— Records provided —
※
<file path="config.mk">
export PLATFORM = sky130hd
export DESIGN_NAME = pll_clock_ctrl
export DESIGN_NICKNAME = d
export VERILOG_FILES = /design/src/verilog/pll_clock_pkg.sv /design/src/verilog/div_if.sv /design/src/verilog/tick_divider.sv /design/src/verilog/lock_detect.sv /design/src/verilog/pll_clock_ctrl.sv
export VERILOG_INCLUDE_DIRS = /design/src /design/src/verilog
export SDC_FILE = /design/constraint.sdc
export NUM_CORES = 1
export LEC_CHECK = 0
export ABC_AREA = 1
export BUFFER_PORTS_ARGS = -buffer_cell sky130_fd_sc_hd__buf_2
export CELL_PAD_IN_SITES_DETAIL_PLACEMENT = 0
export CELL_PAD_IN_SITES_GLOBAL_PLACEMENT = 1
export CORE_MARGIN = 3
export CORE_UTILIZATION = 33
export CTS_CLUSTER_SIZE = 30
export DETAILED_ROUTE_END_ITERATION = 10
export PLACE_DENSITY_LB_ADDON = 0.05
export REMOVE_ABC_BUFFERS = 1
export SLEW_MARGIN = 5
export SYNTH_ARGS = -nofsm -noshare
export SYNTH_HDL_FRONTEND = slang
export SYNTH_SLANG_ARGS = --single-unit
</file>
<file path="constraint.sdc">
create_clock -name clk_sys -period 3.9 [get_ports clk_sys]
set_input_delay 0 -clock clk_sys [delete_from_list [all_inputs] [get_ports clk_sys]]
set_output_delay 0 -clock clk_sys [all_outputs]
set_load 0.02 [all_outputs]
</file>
※
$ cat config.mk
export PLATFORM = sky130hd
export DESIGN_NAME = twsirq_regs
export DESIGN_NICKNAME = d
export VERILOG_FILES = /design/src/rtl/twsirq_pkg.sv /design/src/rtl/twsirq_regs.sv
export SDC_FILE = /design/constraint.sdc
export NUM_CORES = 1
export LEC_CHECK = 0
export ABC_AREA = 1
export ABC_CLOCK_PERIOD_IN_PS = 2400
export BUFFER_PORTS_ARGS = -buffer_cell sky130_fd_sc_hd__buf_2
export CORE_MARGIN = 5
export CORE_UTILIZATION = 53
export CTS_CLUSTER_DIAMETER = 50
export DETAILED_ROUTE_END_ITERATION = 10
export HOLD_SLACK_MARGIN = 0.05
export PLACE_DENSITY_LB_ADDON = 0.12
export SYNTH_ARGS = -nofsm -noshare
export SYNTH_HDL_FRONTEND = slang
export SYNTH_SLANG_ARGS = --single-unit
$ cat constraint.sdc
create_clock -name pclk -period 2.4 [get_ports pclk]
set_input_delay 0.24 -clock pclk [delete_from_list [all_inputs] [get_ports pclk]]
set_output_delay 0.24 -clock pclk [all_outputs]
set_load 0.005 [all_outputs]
※
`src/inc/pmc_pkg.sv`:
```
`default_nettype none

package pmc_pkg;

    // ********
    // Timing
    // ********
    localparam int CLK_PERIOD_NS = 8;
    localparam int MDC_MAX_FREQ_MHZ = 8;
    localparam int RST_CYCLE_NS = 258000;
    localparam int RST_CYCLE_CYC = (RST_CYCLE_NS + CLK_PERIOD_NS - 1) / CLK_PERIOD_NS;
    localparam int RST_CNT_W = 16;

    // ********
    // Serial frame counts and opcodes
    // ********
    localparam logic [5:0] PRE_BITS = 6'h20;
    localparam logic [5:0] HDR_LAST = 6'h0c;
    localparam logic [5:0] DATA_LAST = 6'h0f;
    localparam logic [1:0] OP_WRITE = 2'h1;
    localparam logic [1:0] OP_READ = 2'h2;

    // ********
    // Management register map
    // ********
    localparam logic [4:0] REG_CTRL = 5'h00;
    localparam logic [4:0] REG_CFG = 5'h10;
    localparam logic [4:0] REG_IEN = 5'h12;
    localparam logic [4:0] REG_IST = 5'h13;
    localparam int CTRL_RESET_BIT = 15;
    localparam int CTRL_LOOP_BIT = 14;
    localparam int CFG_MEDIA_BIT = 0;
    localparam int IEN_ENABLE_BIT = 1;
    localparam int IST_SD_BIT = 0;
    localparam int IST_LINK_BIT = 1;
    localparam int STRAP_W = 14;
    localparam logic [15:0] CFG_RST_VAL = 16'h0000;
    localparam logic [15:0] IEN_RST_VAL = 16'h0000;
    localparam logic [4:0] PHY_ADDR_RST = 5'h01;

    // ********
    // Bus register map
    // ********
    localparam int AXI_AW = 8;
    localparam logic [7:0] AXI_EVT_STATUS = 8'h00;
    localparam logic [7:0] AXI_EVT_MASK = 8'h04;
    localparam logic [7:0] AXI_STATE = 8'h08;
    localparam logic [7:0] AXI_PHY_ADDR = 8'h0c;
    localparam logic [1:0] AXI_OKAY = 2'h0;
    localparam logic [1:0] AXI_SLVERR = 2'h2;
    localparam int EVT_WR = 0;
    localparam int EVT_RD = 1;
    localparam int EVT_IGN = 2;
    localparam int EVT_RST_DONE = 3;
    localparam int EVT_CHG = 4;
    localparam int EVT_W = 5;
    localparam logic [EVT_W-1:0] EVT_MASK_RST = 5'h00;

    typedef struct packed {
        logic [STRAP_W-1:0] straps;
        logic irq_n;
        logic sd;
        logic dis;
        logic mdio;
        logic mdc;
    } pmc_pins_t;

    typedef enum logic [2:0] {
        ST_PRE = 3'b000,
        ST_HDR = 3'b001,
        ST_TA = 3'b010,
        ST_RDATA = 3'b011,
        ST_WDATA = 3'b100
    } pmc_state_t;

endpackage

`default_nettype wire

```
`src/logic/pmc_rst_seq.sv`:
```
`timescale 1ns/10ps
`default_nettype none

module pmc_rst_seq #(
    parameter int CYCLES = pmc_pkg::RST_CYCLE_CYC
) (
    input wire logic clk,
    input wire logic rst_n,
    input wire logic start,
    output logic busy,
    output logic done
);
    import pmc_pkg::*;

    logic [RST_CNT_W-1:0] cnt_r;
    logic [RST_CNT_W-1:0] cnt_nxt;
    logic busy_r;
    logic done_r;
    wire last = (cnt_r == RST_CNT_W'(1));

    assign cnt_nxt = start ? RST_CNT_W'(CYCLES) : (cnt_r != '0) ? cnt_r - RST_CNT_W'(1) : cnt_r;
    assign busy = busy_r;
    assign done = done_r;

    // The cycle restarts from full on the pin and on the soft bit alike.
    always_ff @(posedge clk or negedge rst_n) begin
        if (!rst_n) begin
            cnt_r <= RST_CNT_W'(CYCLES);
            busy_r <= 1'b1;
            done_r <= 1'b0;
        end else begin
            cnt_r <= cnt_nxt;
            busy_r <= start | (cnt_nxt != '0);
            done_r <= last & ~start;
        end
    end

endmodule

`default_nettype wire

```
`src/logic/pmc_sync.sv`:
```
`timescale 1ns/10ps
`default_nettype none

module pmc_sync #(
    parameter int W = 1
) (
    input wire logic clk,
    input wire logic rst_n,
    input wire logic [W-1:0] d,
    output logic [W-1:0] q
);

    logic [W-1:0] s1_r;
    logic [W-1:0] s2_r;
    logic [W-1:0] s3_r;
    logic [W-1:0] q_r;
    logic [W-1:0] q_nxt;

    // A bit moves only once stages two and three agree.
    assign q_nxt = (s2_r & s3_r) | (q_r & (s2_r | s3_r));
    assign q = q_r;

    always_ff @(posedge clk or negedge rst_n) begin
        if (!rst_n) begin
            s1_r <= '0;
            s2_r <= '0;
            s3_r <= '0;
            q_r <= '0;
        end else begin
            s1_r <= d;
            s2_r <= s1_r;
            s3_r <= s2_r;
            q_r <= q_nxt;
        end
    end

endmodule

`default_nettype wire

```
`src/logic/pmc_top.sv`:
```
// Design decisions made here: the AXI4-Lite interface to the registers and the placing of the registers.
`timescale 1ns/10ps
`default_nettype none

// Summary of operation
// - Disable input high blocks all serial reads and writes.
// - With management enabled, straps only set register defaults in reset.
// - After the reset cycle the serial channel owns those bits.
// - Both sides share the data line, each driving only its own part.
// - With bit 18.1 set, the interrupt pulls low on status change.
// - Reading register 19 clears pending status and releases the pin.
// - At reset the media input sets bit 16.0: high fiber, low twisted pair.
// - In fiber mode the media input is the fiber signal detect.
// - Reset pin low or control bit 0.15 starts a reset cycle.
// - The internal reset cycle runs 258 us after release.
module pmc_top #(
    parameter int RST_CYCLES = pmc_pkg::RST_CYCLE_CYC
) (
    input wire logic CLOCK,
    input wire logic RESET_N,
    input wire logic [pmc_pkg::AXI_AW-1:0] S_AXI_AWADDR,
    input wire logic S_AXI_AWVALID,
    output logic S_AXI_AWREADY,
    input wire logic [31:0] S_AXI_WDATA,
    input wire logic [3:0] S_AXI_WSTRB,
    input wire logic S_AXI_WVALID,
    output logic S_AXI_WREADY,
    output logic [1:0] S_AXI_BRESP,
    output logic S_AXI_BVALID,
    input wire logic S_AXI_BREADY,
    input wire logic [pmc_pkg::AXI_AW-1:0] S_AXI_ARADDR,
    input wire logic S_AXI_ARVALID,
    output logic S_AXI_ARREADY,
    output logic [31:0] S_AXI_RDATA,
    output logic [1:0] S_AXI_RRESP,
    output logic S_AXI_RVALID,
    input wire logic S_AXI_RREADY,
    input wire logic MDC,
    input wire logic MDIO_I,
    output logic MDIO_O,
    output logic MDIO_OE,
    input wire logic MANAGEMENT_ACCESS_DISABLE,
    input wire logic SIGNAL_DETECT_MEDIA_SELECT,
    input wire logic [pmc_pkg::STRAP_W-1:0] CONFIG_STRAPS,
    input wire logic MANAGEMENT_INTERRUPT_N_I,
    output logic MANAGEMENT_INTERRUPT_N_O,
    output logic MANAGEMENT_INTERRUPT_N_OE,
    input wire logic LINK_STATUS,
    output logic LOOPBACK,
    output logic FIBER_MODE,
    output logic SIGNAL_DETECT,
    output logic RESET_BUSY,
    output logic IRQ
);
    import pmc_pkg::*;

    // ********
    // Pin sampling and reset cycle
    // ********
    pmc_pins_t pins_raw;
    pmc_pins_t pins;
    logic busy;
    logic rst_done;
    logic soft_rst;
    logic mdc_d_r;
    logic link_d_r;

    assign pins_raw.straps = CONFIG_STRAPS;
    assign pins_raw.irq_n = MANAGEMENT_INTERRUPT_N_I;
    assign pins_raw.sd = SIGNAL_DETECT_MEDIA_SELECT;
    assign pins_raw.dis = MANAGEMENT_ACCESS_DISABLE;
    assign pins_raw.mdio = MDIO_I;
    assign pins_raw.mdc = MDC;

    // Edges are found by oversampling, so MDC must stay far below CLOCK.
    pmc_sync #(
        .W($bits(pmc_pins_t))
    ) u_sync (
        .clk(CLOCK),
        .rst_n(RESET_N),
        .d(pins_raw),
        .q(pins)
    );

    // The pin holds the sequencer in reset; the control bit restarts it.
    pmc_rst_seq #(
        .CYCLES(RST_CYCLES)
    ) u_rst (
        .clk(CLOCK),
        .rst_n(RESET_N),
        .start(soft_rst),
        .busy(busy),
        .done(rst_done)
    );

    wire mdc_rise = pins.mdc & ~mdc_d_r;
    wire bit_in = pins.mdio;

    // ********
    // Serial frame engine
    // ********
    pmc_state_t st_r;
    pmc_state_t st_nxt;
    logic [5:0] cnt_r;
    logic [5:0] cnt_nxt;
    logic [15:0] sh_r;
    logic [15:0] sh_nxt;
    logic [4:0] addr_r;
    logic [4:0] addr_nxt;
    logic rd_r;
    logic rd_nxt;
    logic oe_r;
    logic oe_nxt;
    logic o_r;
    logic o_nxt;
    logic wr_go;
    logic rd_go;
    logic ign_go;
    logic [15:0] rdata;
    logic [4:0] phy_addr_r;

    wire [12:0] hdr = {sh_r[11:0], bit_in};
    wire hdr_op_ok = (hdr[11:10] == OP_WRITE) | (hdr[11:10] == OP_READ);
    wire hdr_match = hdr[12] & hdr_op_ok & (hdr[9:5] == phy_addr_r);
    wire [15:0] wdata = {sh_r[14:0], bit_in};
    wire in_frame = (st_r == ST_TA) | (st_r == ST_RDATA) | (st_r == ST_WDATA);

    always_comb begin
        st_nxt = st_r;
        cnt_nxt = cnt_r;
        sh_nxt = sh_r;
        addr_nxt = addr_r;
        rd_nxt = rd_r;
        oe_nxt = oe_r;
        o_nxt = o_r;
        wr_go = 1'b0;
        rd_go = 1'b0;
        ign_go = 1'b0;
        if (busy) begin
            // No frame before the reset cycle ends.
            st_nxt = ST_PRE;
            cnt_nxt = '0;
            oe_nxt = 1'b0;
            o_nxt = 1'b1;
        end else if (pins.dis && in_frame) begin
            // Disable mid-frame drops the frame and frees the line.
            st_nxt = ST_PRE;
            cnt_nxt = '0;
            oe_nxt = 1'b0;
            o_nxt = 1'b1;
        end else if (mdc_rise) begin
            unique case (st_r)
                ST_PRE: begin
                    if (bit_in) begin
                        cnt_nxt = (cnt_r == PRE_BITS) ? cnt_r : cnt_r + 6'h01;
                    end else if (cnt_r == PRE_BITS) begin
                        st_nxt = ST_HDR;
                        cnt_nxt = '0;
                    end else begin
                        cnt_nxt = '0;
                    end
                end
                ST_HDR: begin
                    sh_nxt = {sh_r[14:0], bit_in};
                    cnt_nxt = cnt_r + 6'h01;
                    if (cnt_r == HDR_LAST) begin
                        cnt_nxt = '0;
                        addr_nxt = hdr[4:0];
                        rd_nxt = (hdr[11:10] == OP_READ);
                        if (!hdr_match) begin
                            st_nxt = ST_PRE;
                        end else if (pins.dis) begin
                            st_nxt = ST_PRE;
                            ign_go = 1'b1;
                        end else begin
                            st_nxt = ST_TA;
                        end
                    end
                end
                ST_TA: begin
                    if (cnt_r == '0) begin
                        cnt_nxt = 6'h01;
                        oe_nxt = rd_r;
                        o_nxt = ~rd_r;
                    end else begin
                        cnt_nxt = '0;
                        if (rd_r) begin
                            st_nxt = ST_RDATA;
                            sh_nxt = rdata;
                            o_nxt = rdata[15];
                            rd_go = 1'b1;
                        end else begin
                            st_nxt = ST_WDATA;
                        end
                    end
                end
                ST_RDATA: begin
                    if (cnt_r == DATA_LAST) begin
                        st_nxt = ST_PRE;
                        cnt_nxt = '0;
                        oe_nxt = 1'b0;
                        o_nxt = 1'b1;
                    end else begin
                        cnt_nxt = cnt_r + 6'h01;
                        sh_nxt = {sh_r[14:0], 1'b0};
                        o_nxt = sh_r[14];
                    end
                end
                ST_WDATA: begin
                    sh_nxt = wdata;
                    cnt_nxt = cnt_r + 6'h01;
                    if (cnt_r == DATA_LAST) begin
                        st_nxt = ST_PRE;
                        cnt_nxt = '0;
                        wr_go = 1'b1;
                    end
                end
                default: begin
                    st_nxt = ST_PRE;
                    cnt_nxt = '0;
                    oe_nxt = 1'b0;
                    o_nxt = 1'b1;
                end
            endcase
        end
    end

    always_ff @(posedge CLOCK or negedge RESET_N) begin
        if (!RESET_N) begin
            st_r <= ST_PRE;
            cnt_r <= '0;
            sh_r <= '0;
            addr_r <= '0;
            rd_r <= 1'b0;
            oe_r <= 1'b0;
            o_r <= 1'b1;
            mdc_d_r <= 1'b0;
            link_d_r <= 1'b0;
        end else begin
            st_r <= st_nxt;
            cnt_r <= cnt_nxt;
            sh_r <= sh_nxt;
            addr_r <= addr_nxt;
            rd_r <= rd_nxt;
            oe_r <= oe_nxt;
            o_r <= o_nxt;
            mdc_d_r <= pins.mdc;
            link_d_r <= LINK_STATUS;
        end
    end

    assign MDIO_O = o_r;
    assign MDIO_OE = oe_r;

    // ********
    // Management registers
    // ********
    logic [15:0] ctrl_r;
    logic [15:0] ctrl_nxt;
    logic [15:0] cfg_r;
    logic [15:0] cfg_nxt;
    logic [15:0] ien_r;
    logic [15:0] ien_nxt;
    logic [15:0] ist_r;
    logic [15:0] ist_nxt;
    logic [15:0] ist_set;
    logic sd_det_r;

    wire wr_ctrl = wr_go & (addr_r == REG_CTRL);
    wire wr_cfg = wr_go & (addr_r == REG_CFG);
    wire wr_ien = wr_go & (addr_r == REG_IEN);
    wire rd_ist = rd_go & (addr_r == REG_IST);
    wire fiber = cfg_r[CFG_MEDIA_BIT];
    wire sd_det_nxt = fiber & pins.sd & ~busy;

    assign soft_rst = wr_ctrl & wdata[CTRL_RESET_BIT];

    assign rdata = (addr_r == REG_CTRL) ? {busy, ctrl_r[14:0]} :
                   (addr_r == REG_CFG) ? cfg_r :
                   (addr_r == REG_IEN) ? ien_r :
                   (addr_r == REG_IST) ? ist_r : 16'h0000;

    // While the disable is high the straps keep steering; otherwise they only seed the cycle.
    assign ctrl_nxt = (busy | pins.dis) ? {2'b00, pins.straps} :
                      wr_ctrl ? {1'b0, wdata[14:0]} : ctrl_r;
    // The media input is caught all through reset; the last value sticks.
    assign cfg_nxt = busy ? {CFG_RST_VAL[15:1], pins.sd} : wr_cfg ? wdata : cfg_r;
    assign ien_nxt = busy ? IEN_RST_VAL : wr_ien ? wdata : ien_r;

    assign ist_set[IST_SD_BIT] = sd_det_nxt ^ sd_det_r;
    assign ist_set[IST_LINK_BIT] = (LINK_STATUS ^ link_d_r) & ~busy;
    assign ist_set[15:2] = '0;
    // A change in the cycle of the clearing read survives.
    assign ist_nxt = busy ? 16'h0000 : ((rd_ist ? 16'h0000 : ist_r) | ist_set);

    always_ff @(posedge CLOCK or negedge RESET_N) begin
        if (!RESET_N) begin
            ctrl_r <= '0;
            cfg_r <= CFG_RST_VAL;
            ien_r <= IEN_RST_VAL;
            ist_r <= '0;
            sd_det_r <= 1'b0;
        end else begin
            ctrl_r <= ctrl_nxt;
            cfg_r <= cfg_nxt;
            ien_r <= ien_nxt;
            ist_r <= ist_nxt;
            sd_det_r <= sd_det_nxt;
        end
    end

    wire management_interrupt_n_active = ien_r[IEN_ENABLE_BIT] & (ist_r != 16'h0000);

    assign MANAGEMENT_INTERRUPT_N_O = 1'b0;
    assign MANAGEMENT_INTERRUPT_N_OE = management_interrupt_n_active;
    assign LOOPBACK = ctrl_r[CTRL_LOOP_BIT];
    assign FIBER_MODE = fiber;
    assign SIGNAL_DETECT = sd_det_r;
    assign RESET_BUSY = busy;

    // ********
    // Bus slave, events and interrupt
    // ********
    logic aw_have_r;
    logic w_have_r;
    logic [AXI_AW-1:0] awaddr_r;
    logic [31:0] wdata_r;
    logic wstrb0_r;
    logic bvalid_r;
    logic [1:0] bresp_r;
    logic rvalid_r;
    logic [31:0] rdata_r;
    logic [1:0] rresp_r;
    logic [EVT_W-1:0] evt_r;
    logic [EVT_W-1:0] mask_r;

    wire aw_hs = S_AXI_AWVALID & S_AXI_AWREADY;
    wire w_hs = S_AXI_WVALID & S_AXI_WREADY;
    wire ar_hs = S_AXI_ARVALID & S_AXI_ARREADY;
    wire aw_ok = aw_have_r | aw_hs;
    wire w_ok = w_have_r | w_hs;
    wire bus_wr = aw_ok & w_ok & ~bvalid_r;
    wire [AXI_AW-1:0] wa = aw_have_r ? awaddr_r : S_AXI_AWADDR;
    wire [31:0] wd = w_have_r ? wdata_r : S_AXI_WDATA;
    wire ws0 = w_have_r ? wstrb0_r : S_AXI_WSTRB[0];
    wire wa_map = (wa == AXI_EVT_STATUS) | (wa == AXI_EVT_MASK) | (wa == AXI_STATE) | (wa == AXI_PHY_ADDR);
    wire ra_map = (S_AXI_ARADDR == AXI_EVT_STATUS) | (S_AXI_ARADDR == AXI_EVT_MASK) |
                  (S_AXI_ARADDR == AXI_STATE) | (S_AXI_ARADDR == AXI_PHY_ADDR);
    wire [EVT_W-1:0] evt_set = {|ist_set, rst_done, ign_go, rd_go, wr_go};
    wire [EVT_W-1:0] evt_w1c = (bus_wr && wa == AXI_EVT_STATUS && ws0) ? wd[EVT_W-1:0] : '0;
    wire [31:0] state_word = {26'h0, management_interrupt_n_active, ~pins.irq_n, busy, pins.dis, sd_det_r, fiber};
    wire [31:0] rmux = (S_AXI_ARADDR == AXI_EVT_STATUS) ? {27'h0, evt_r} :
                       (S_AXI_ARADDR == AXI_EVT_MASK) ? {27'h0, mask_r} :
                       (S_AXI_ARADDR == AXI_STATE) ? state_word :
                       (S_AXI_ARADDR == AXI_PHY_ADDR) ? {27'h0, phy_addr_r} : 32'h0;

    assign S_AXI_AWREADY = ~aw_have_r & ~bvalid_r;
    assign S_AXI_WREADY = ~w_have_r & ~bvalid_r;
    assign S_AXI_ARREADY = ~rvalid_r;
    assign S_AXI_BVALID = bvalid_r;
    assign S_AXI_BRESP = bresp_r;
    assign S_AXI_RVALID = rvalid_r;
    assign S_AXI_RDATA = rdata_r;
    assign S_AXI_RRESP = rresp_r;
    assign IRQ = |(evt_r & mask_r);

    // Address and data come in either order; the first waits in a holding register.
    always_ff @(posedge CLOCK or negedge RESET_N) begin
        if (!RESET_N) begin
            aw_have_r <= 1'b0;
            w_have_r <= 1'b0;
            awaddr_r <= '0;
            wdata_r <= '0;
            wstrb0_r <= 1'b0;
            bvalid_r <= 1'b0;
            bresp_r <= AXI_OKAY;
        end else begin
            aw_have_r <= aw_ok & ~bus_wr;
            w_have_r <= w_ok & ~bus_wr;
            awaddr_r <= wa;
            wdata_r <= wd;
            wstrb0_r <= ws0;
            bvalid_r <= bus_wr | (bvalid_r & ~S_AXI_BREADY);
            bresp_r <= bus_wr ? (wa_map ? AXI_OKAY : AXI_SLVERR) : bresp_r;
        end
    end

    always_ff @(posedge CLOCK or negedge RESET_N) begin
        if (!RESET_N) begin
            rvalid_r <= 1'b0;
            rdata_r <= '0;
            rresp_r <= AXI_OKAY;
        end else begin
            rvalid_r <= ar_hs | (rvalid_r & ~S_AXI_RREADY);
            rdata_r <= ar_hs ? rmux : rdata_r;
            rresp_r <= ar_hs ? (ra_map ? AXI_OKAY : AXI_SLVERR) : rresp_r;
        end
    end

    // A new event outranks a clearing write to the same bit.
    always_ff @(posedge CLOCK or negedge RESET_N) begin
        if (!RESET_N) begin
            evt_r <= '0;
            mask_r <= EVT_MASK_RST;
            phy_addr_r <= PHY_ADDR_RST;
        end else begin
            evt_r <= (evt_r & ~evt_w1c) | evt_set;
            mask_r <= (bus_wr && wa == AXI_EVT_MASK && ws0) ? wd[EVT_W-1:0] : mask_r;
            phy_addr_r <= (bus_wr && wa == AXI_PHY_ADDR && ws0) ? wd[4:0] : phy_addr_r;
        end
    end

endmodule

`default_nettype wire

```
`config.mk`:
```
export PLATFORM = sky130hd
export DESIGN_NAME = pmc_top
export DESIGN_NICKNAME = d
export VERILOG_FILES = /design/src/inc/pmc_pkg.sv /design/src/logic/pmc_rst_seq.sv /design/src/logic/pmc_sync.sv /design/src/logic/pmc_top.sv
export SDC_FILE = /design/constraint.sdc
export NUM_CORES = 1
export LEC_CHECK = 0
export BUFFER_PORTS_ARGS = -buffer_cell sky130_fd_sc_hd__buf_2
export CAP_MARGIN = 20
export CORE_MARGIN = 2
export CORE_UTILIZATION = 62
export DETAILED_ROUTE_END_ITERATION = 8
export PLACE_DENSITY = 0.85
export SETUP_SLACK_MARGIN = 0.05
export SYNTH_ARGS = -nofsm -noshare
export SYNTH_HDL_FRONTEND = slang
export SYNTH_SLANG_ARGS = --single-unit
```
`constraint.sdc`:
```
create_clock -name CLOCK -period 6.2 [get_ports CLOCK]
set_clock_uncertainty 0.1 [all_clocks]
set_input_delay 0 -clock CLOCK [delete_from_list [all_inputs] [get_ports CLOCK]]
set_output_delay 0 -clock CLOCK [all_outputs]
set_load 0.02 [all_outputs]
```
※
— Work order —
Go through the entries above and count the lines holding the word "control"; write nothing but the number.

— Solution —
2